The first book printed in France: Epistolae ("Letters"), by Gasparino Barzizza. It was printed in 1470 by the press established by Johann Heynlin.

Gasparino Barzizza (in French, Gasparin de Bergame; in Latin, Gasparinus Barzizius Bergomensis or Pergamensis) (c. 1360 – 1431) was an Italian grammarian and teacher noted for introducing a new style of epistolary Latin inspired by the works of Cicero.

With Pier Paolo Vergerio the Elder, he was influential in the development of humanism at Padua. As one of the first Italian Humanists, he taught rhetoric, grammar, and moral philosophy with the aim of reviving Latin literature.

==Biography==
Born Gasparino di Pietrobuono in the village of Barzizza, near Bergamo, he studied grammar and rhetoric at Pavia. Remaining there to teach from 1403 to 1407, he subsequently moved to Venice to serve as private tutor to the Barbaro family. His nephew was Antonio Barzizza.

Unable to find backing in Venice in order to establish a school there, Gasparino then taught at Padua (1407–21), enjoying his most productive writing period, where his reputation as a teacher and scholar was established. He was appointed to lecture there on rhetoric and on authors such as Seneca, Cicero, Virgil, and Terence. He also established the elementary school, which offered a humanist curriculum. Both Vittorino da Feltre and Leon Battista Alberti owed their boyhood education to him. Antonio Beccadelli, called "Il Panormita", also studied under him. Other famous students include Francesco Filelfo and Stefano Fieschi.
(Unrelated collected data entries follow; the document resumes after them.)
--- src/rtl/axi4_types.sv ---
// ---------------------------------------------------------------------------
// axi4_types
//   Shared AXI4-Lite type definitions: the response-code type and the
//   response-code constants used by slaves on the interconnect.
// ---------------------------------------------------------------------------
package axi4_types;

    typedef logic [1:0] axi4l_resp_t;

    localparam axi4l_resp_t AXI4_RESP_L_OKAY   = 2'b00;
    localparam axi4l_resp_t AXI4_RESP_L_SLVERR = 2'b10;
    localparam axi4l_resp_t AXI4_RESP_L_DECERR = 2'b11;

endpackage
## src/rtl/types_pkg.sv

```systemverilog
// Shared core types: datapath width plus the state and owner encodings used by the
// unified-memory arbiter.
package types_pkg;

    localparam int XLEN = 32;

    typedef enum logic [1:0] {
        IDLE,
        ISSUE,
        WAIT,
        RESP
    } mem_arb_state_t;

    typedef enum logic {
        OWN_IF,
        OWN_D
    } mem_arb_owner_t;

endpackage

```

## src/rtl/mem_arbiter.sv

```systemverilog
// Shares one single-port memory between the fetch and data ports. It runs one
// transaction at a time, gives data priority, and bounds how long fetch can be starved.
module mem_arbiter
    import types_pkg::*;
#(
    parameter int MEM_LATENCY  = 2,
    parameter int STARVE_LIMIT = 4
) (
    input  logic              clk,
    input  logic              reset,
    input  logic              if_req,
    input  logic [XLEN-1:0]   if_addr,
    output logic              if_gnt,
    output logic              if_rvalid,
    output logic [XLEN-1:0]   if_rdata,
    input  logic              d_req,
    input  logic              d_we,
    input  logic [XLEN-1:0]   d_addr,
    input  logic [XLEN-1:0]   d_wdata,
    input  logic [XLEN/8-1:0] d_be,
    output logic              d_gnt,
    output logic              d_rvalid,
    output logic [XLEN-1:0]   d_rdata,
    output logic              mem_en,
    output logic              mem_we,
    output logic [XLEN-1:0]   mem_addr,
    output logic [XLEN-1:0]   mem_wdata,
    output logic [XLEN/8-1:0] mem_be,
    input  logic [XLEN-1:0]   mem_rdata
);

    localparam int BE_W     = XLEN / 8;
    localparam int LAT_W    = (MEM_LATENCY > 1) ? $clog2(MEM_LATENCY) : 1;
    localparam int STARVE_W = $clog2(STARVE_LIMIT + 1);
    localparam logic [LAT_W-1:0]    LAT_INIT   = LAT_W'(MEM_LATENCY - 1);
    localparam logic [STARVE_W-1:0] STARVE_MAX = STARVE_W'(STARVE_LIMIT);

    mem_arb_state_t        state, nextState;
    mem_arb_owner_t        owner;
    logic [XLEN-1:0]       addrQ, wdataQ, ifRdataQ, dRdataQ;
    logic [BE_W-1:0]       beQ;
    logic                  weQ;
    logic [LAT_W-1:0]      latCnt;
    logic [STARVE_W-1:0]   starveCnt;
    logic                  anyReq, grantIf, accept;

    // Fetch only wins over a competing data request once data has used up its quota.
    always_comb begin
        anyReq  = if_req | d_req;
        grantIf = if_req & (~d_req | (starveCnt == STARVE_MAX));
        accept  = anyReq & ((state == IDLE) | (state == RESP));
    end

    always_comb begin
        nextState = state;
        case (state)
            IDLE:    if (anyReq) nextState = ISSUE;
            ISSUE:   nextState = WAIT;
            WAIT:    if (latCnt == '0) nextState = RESP;
            RESP:    nextState = anyReq ? ISSUE : IDLE;
            default: nextState = IDLE;
        endcase
    end

    always_ff @(posedge clk or negedge reset) begin
        if (!reset) begin
            state <= IDLE;
        end else begin
            state <= nextState;
        end
    end

    // The latched request and the per-port read-data registers are
    // cleared by reset, so the memory bus and rdata outputs read 0 until
    // the first grant.
    always_ff @(posedge clk or negedge reset) begin
        if (!reset) begin
            owner     <= OWN_IF;
            addrQ     <= '0;
            wdataQ    <= '0;
            beQ       <= '0;
            weQ       <= 1'b0;
            latCnt    <= '0;
            starveCnt <= '0;
            ifRdataQ  <= '0;
            dRdataQ   <= '0;
        end else begin
            if (accept) begin
                owner <= grantIf ? OWN_IF : OWN_D;
                addrQ <= grantIf ? if_addr : d_addr;
                weQ   <= grantIf ? 1'b0 : d_we;
                beQ   <= grantIf ? {BE_W{1'b1}} : d_be;
                if (!grantIf) begin
                    wdataQ <= d_wdata;
                end
            end
            if (state == ISSUE) begin
                latCnt <= LAT_INIT;
                if ((owner == OWN_IF) || !if_req) begin
                    starveCnt <= '0;
                end else if (starveCnt != STARVE_MAX) begin
                    starveCnt <= starveCnt + 1'b1;
                end
            end
            if (state == WAIT) begin
                if (latCnt == '0) begin
                    if (owner == OWN_IF) begin
                        ifRdataQ <= mem_rdata;
                    end else begin
                        dRdataQ <= weQ ? '0 : mem_rdata;
                    end
                end else begin
                    latCnt <= latCnt - 1'b1;
                end
            end
        end
    end

    always_comb begin
        mem_en    = (state == ISSUE);
        mem_we    = mem_en & weQ;
        mem_addr  = addrQ;
        mem_wdata = wdataQ;
        mem_be    = beQ;
        if_gnt    = mem_en & (owner == OWN_IF);
        d_gnt     = mem_en & (owner == OWN_D);
        if_rvalid = (state == RESP) & (owner == OWN_IF);
        d_rvalid  = (state == RESP) & (owner == OWN_D);
        if_rdata  = ifRdataQ;
        d_rdata   = dRdataQ;
    end

endmodule

```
He then taught at Ferrara, and on the invitation of Filippo Maria Visconti, opened an elementary school at Milan in 1418, to be organized along the same lines as Gasparino's school at Padua. He taught at Milan from 1421 and also served as Visconti's court orator.

Gasparino also served as secretary to Pope Martin V and in this capacity attended the Council of Constance. Gasparino died at Milan around 1431, after which Lorenzo Valla succeeded him as chair of rhetoric in Pavia.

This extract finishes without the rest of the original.